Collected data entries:
--------------------------------------------------
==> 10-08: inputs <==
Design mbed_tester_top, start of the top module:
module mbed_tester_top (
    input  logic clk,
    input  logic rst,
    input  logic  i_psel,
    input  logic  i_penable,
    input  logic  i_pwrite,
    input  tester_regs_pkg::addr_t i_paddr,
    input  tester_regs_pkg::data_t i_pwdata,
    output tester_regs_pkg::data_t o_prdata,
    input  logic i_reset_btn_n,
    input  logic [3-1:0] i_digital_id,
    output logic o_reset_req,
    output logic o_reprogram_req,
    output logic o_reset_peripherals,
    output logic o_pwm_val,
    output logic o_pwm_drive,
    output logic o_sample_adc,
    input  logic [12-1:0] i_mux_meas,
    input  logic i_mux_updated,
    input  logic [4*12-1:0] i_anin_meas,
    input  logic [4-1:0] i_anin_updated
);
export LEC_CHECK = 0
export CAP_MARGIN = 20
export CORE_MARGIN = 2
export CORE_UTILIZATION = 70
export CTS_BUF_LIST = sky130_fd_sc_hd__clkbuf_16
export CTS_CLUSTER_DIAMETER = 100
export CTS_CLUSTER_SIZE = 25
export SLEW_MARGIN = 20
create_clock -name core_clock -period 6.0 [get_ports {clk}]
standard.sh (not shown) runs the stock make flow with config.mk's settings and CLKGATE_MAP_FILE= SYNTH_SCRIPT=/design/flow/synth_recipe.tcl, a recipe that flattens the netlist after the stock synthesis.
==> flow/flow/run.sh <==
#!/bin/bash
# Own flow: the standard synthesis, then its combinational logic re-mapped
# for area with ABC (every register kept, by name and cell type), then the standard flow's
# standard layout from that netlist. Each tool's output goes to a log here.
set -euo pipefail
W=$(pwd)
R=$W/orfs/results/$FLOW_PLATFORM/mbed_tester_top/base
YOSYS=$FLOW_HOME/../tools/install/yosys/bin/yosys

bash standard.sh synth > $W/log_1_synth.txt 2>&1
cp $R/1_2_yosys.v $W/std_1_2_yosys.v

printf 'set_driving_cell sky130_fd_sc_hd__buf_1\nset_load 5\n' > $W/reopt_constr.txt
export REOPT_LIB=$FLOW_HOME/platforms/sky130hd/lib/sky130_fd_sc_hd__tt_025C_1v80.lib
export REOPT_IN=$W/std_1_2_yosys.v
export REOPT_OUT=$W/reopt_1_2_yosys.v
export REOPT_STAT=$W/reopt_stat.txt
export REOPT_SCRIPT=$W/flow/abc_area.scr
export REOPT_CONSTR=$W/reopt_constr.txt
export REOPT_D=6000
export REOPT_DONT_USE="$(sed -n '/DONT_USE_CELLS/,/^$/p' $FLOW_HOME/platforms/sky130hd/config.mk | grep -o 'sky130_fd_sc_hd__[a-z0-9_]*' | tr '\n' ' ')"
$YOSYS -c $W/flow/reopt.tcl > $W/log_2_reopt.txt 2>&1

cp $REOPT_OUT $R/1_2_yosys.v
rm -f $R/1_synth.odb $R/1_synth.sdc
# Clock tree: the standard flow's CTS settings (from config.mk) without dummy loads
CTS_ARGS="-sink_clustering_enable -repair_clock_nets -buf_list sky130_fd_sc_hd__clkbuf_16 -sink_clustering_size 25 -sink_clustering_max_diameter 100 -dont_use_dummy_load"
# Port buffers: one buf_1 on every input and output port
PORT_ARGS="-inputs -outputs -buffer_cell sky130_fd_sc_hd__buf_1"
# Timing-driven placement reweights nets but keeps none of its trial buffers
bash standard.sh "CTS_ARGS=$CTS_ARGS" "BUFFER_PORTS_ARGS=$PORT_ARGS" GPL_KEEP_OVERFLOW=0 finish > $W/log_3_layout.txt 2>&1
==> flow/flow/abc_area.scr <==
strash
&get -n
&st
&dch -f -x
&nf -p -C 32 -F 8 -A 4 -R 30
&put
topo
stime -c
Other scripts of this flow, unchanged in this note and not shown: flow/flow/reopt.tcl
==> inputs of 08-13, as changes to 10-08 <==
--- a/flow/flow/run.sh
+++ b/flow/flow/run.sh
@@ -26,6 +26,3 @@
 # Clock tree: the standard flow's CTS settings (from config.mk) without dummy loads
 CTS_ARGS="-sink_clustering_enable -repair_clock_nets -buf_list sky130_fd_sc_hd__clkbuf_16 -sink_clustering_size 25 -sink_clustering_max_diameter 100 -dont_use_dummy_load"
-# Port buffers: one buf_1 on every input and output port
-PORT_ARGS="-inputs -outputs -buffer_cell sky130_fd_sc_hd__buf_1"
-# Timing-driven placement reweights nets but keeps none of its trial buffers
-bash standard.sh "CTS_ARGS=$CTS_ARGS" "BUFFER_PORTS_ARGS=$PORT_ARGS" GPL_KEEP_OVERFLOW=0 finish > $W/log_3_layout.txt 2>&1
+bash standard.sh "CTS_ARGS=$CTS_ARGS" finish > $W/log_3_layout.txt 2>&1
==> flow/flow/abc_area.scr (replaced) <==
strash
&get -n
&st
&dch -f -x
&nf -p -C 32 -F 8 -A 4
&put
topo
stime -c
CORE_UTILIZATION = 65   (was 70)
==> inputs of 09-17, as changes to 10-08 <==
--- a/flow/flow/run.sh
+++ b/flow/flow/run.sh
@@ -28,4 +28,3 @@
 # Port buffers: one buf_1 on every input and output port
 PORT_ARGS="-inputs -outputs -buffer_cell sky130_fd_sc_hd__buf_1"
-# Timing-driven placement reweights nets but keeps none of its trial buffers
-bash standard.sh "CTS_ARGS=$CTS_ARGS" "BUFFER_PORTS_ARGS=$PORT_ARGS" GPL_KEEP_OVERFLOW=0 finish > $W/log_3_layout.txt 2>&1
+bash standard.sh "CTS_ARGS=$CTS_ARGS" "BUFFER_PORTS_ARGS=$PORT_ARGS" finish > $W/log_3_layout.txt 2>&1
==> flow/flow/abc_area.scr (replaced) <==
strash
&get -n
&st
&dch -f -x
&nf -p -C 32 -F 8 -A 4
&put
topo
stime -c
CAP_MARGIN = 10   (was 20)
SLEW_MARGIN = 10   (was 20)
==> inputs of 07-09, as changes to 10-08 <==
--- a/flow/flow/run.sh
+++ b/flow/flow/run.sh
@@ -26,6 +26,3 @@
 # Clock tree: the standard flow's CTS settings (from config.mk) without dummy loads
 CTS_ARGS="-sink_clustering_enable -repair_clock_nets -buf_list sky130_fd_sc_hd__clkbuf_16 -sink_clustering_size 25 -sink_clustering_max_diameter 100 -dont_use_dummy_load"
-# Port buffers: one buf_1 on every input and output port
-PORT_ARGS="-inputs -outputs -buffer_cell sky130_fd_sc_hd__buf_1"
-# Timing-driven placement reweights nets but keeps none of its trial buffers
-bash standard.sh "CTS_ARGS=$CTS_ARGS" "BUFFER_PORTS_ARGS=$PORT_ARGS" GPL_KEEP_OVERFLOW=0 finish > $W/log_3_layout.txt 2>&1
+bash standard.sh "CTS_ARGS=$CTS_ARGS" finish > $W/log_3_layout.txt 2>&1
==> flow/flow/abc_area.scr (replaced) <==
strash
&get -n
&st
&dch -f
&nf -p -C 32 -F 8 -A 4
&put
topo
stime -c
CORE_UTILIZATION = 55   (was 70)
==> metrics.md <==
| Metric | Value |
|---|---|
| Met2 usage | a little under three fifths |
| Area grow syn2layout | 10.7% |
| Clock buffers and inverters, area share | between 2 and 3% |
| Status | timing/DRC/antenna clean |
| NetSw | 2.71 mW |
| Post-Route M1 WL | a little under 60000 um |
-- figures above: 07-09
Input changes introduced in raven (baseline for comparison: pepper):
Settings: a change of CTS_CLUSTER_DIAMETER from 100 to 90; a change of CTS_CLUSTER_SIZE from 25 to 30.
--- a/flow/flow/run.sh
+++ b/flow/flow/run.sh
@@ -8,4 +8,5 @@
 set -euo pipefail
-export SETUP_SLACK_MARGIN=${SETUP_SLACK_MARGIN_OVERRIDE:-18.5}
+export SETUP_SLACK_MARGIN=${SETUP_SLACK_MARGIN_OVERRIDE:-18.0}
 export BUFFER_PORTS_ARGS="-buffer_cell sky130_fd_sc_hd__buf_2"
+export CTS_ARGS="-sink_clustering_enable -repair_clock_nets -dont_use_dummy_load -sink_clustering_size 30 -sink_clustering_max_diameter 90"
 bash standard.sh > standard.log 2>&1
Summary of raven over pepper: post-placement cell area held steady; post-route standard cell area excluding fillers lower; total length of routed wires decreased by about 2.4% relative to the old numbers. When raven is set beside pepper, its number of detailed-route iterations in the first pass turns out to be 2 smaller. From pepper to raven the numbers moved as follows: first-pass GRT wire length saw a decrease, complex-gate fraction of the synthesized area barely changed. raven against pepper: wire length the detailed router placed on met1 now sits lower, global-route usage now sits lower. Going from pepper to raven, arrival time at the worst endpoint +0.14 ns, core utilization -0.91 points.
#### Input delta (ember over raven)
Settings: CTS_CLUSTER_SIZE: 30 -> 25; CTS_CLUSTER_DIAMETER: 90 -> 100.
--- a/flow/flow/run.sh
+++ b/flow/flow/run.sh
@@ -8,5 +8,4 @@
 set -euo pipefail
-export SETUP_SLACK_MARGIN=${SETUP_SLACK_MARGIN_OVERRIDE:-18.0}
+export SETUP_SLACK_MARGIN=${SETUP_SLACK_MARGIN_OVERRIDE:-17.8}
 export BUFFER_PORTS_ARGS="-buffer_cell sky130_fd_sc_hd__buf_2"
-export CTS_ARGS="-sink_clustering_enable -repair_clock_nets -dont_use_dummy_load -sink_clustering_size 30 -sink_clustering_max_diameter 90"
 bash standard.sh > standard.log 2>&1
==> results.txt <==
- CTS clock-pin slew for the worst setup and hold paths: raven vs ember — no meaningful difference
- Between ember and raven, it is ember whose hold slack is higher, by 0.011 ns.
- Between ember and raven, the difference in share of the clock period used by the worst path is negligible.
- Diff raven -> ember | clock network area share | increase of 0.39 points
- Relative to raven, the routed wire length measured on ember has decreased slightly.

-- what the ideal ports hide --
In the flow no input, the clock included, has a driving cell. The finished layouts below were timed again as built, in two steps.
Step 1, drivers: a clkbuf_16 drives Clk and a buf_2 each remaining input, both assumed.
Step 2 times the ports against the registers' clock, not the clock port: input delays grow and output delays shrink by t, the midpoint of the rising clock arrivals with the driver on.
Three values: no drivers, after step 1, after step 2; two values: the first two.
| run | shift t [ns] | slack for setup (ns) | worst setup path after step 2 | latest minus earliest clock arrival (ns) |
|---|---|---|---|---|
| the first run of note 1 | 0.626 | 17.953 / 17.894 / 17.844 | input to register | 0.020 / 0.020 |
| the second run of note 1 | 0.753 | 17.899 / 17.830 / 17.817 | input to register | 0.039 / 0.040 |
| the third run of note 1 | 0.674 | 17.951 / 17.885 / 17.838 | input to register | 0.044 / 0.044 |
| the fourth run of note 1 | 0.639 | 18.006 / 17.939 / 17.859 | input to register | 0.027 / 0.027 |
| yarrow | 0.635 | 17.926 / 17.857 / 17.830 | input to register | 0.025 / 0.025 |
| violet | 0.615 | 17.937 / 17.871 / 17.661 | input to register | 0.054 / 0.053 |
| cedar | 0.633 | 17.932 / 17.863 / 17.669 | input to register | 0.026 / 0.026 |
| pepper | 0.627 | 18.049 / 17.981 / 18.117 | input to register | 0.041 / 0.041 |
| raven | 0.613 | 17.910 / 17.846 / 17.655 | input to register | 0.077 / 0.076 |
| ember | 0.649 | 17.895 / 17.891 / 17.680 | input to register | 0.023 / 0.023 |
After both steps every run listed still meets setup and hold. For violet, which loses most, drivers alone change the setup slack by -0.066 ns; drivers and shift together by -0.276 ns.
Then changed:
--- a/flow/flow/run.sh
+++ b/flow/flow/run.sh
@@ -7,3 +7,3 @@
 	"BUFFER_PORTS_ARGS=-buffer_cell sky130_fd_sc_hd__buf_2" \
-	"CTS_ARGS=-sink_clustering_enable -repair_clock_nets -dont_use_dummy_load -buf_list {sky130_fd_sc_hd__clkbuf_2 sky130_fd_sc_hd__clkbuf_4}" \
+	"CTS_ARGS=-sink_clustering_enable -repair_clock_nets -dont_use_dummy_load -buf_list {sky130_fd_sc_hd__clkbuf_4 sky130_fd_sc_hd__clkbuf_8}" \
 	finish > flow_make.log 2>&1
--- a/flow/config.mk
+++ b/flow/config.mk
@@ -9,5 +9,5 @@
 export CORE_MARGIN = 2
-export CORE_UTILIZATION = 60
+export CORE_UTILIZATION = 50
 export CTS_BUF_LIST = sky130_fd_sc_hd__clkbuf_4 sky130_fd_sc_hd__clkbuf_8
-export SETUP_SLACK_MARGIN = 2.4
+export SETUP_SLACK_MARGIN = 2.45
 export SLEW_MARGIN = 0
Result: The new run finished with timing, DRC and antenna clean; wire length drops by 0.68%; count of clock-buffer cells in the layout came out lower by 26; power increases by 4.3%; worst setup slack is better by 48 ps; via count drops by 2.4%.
Context: an optimization exercise on an open-source flow, tuned for small area and a short achievable clock period. The choices shown serve that exercise and are no tape-out recipe. At most, simulation tests tie the RTL to the original design; equivalence was not proved. Power figures rest on the tool's default switching activity, not on a simulated workload.

==> run a: inputs <==
==> flow/design.v <==
package ahb_pkg;
    localparam logic [1:0] HTRANS_IDLE   = 2'b00;
    localparam logic [1:0] HTRANS_BUSY   = 2'b01;
    localparam logic [1:0] HTRANS_NONSEQ = 2'b10;
    localparam logic [1:0] HTRANS_SEQ    = 2'b11;
    localparam logic HRESP_OKAY  = 1'b0;
    localparam logic HRESP_ERROR = 1'b1;
    localparam logic [2:0] HSIZE_BYTE = 3'b000;
    localparam logic [2:0] HSIZE_HALF = 3'b001;
    localparam logic [2:0] HSIZE_WORD = 3'b010;
endpackage
module ahb_slave_ram #(
    parameter int ADDR_W = 6
) (
    input  logic              clk_i,
    input  logic [3:0]        we_i,      
    input  logic [ADDR_W-1:0] addr_i,
    input  logic [31:0]       wdata_i,
    output logic [31:0]       rdata_o    
);
    localparam int WORDS = 2**ADDR_W;
    logic [31:0]      mem_q [WORDS];
    logic [WORDS-1:0] sel;
    logic [31:0]      rdata_d;
    always_comb begin
        for (int w = 0; w < WORDS; w++) begin
            sel[w] = (addr_i == ADDR_W'(w));
        end
    end
    always_ff @(posedge clk_i) begin
        for (int w = 0; w < WORDS; w++) begin
            for (int b = 0; b < 4; b++) begin
                if (sel[w] && we_i[b]) begin
                    mem_q[w][8*b +: 8] <= wdata_i[8*b +: 8];
                end
            end
        end
    end
    always_comb begin
        rdata_d = 32'd0;
        for (int w = 0; w < WORDS; w++) begin
            rdata_d = rdata_d | (mem_q[w] & {32{sel[w]}});
        end
    end
    always_ff @(posedge clk_i) begin
        rdata_o <= rdata_d;
    end
endmodule
From an optimization exercise on the open Yosys and OpenROAD flow, aimed at small area; shortcuts taken in it are not production practice. Power and IR drop assume default switching activity.

==> job 7188 <==
==> flow/design.v <==
`default_nettype none
package rv_isa_pkg;
	typedef logic [31:0] word_t;
	typedef logic [31:0] inst_t;
	typedef logic [4:0] reg_addr_t;
	typedef logic [6:0] opcode_t;
	localparam int unsigned REG_COUNT = 32;
	localparam opcode_t OPC_LUI    = 7'b0110111;
	localparam opcode_t OPC_AUIPC  = 7'b0010111;
	localparam opcode_t OPC_OP_IMM = 7'b0010011;
	localparam opcode_t OPC_OP     = 7'b0110011;
	localparam logic [2:0] F3_ADD  = 3'b000;
	localparam logic [2:0] F3_SLL  = 3'b001;
	localparam logic [2:0] F3_SLT  = 3'b010;
	localparam logic [2:0] F3_SLTU = 3'b011;
	localparam logic [2:0] F3_XOR  = 3'b100;
	localparam logic [2:0] F3_SR   = 3'b101;
	localparam logic [2:0] F3_OR   = 3'b110;
	localparam logic [2:0] F3_AND  = 3'b111;
	typedef enum logic [3:0] {
		ALU_ADD,
		ALU_SUB,
		ALU_SLL,
		ALU_SLT,
		ALU_SLTU,
		ALU_XOR,
		ALU_SRL,
		ALU_SRA,
		ALU_OR,
		ALU_AND,
		ALU_PASS_B
	} alu_op_t;
endpackage
`default_nettype wire
`default_nettype none
package cpu_cfg_pkg;
	typedef logic [15:0] addr_t;
	typedef logic [7:0] byte_t;
	localparam addr_t RESET_PC = 16'h0000;
	localparam int unsigned INST_BYTES = 4;
	localparam int unsigned BYTE_IDX_W = $clog2(INST_BYTES);
	typedef logic [BYTE_IDX_W-1:0] byte_idx_t;
	localparam byte_idx_t LAST_FILL_IDX = byte_idx_t'(INST_BYTES - 2);
	typedef enum logic [1:0] {
		FETCH_ISSUE,
		FETCH_FILL,
		FETCH_LAST
	} fetch_state_t;
endpackage
`default_nettype wire
`default_nettype none
`timescale 1ns/1ps
module cpu (
	input  wire                        clk_in,
	input  wire                        rst_n,
	input  wire                        rdy_in,
	input  wire cpu_cfg_pkg::byte_t    mem_din,
	output cpu_cfg_pkg::addr_t         mem_a,
	output logic                       retire_we,
	output rv_isa_pkg::reg_addr_t      retire_rd,
	output rv_isa_pkg::word_t          retire_data
);
	logic started;
	logic [1:0] bp;
	assign bp = mem_a[1:0];
	always_ff @(posedge clk_in or negedge rst_n) begin
		if (!rst_n) begin
			started <= 1'b0;
			mem_a   <= '0;
		end else if (rdy_in) begin
			started <= 1'b1;
			if (started)
				mem_a <= mem_a + 16'd1;
		end
	end
	logic [7:0] ib1, ib2, ib3;
	logic i0_sup, i0_u, i0_b5, i0_rd0;
	logic c_ret, c_u, c_b5, c_rd0;
	logic ivalid;
	always_ff @(posedge clk_in) begin
		if (rdy_in) begin
			case (bp)
				2'd0: begin
					i0_sup <= (mem_din[6] == 1'b0) && (mem_din[4:3] == 2'b10) && (mem_din[1:0] == 2'b11);
					i0_u   <= mem_din[2];
					i0_b5  <= mem_din[5];
					i0_rd0 <= mem_din[7];
				end
				2'd1: ib1 <= mem_din;
				2'd2: ib2 <= mem_din;
				default: begin
					ib3   <= mem_din;
					c_ret <= i0_sup && ({ib1[3:0], i0_rd0} != 5'd0);
					c_u   <= i0_u;
					c_b5  <= i0_b5;
					c_rd0 <= i0_rd0;
				end
			endcase
		end
	end
	always_ff @(posedge clk_in or negedge rst_n) begin
		if (!rst_n)
			ivalid <= 1'b0;
		else if (rdy_in && bp == 2'd3)
			ivalid <= 1'b1;
	end
	logic [1:0] ph;
	logic cleared;
	always_ff @(posedge clk_in or negedge rst_n) begin
		if (!rst_n) begin
			ph      <= 2'd0;
			cleared <= 1'b0;
		end else begin
			ph <= ph + 2'd1;
			if (ph == 2'd3)
				cleared <= 1'b1;
		end
	end
	logic wvalid;
	logic [7:0] wbyte;
	logic [7:0] wb;
	logic [31:0] rf [1:31];
	always_comb begin
		case (ph)
			2'd0: wbyte = retire_data[7:0];
			2'd1: wbyte = retire_data[15:8];
			2'd2: wbyte = retire_data[23:16];
			default: wbyte = retire_data[31:24];
		endcase
	end
	assign wb = cleared ? wbyte : 8'h00;
	genvar g;
	generate
		for (g = 1; g < 32; g++) begin : ring
			logic wen;
			assign wen = !cleared || (wvalid && retire_rd == 5'(g));
			always_ff @(posedge clk_in) begin
				rf[g] <= {wen ? wb : rf[g][7:0], rf[g][31:8]};
			end
		end
	endgenerate
	logic [4:0] ra1;
	logic [3:0] rb_lo;
	logic rb4;
	logic [7:0] rdA_raw, hb_lo_raw, hb_hi_raw;
	logic [7:0] rA, hbl, hbh, rB;
	logic fwdA, eqB;
	assign ra1   = {(bp == 2'd2) ? mem_din[3:0] : ib2[3:0], ib1[7]};
	assign rb_lo = (bp == 2'd2) ? mem_din[7:4] : ib2[7:4];
	assign rb4   = (bp == 2'd3) ? mem_din[0] : ((bp == 2'd2) ? 1'b0 : ib3[0]);
	always_comb begin
		rdA_raw   = 8'h00;
		hb_lo_raw = 8'h00;
		hb_hi_raw = 8'h00;
		for (int r = 1; r < 32; r++) begin
			if (ra1 == 5'(r))
				rdA_raw = rf[r][7:0];
		end
		for (int r = 1; r < 16; r++) begin
			if (rb_lo == 4'(r))
				hb_lo_raw = rf[r][7:0];
		end
		for (int r = 16; r < 32; r++) begin
			if (rb_lo == 4'(r - 16))
				hb_hi_raw = rf[r][7:0];
		end
	end
	assign fwdA = wvalid && (retire_rd == ra1);
	assign eqB  = wvalid && (retire_rd[3:0] == rb_lo);
	assign rA  = !cleared ? 8'h00 : (fwdA ? wbyte : rdA_raw);
	assign hbl = !cleared ? 8'h00 : ((eqB && !retire_rd[4]) ? wbyte : hb_lo_raw);
	assign hbh = !cleared ? 8'h00 : ((eqB &&  retire_rd[4]) ? wbyte : hb_hi_raw);
	assign rB  = rb4 ? hbh : hbl;
	logic [23:0] opA_sh, opB_sh;
	logic [7:0] p_hi;
	logic prev_b2;
	logic fix;
	assign fix = prev_b2 && rb4;
	always_ff @(posedge clk_in) begin
		prev_b2 <= (bp == 2'd2);
		p_hi    <= hbh;
		opA_sh  <= {rA, opA_sh[23:8]};
		opB_sh  <= {rB, fix ? p_hi : opB_sh[23:16], opB_sh[15:8]};
	end
	logic [31:0] wA, wB, b_al;
	logic [1:0] v;
	assign wA = {rA, opA_sh};
	assign wB = {rB, opB_sh};
	assign v  = ~ph;
	logic [2:0] f3;
	logic alt, is_lui, is_op, is_sh, is_sll;
	logic [31:0] imm_i, imm_u, pc32;
	logic [4:0] shamt, k;
	logic [1:0] bsel;
	logic [31:0] xa, rot, opa, opb;
	logic a31, fill;
	assign f3     = ib1[6:4];
	assign alt    = ib3[6];
	assign is_lui = c_u && c_b5;
	assign is_op  = !c_u && c_b5;
	assign is_sh  = !c_u && (f3[1:0] == 2'b01);
	assign is_sll = !f3[2];
	assign imm_i  = {{20{ib3[7]}}, ib3, ib2[7:4]};
	assign imm_u  = {ib3, ib2, ib1[7:4], 12'b0};
	assign pc32   = {16'b0, mem_a[15:2] - 14'd1, 2'b00};
	always_comb begin
		case (v)
			2'd0: b_al = wB;
			2'd1: b_al = {wB[7:0], wB[31:8]};
			2'd2: b_al = {wB[15:0], wB[31:16]};
			default: b_al = {wB[23:0], wB[31:24]};
		endcase
	end
	assign shamt = is_op ? b_al[4:0] : {ib3[0], ib2[7:4]};
	assign k     = !is_sh ? 5'd0 : (is_sll ? 5'd0 - shamt : shamt);
	assign bsel  = v + k[4:3];
	always_comb begin
		case (bsel)
			2'd0: xa = wA;
			2'd1: xa = {wA[7:0], wA[31:8]};
			2'd2: xa = {wA[15:0], wA[31:16]};
			default: xa = {wA[23:0], wA[31:24]};
		endcase
		case (v)
			2'd0: a31 = wA[31];
			2'd1: a31 = wA[7];
			2'd2: a31 = wA[15];
			default: a31 = wA[23];
		endcase
	end
	assign rot  = 32'({xa, xa} >> k[2:0]);
	assign fill = alt && a31 && f3[2];
	logic [31:0] keep, shres;
	always_comb begin
		for (int i = 0; i < 32; i++) begin
			keep[i] = is_sll ? (5'(i) >= shamt) : (5'(31 - i) >= shamt);
			shres[i] = keep[i] ? rot[i] : fill;
		end
	end
	assign opa = c_u ? (is_lui ? 32'd0 : pc32) : xa;
	assign opb = c_u ? imm_u : (is_op ? b_al : imm_i);
	logic sub;
	logic [32:0] sum;
	logic slt, sltu;
	logic [31:0] result;
	assign sub  = !c_u && ((f3 == 3'b000 && is_op && alt) || f3[2:1] == 2'b01);
	assign sum  = {1'b0, opa} + {1'b0, opb ^ {32{sub}}} + {32'd0, sub};
	assign sltu = !sum[32];
	assign slt  = (opa[31] ^ opb[31]) ? opa[31] : sum[31];
	always_comb begin
		if (c_u)
			result = sum[31:0];
		else begin
			case (f3)
				3'b000: result = sum[31:0];
				3'b010: result = {31'd0, slt};
				3'b011: result = {31'd0, sltu};
				3'b100: result = opa ^ opb;
				3'b110: result = opa | opb;
				3'b111: result = opa & opb;
				default: result = shres;
			endcase
		end
	end
	logic cap;
	assign cap = (bp == 2'd1) && ivalid && c_ret;
	always_ff @(posedge clk_in or negedge rst_n) begin
		if (!rst_n) begin
			retire_we <= 1'b0;
			wvalid    <= 1'b0;
		end else if (rdy_in) begin
			retire_we <= cap;
			if (cap)
				wvalid <= 1'b1;
		end
	end
	always_ff @(posedge clk_in) begin
		if (rdy_in && cap) begin
			retire_rd   <= {ib1[3:0], c_rd0};
			retire_data <= result;
		end
	end
endmodule
`default_nettype wire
--------------------------------------------------
■ Description of the task
Only lines with the word "hold" go in the answer. Take them all from the entries above.

■ Reply to the exercise
- CTS clock-pin slew for the worst setup and hold paths: raven vs ember — no meaningful difference
- Between ember and raven, it is ember whose hold slack is higher, by 0.011 ns.
After both steps every run listed still meets setup and hold. For violet, which loses most, drivers alone change the setup slack by -0.066 ns; drivers and shift together by -0.276 ns.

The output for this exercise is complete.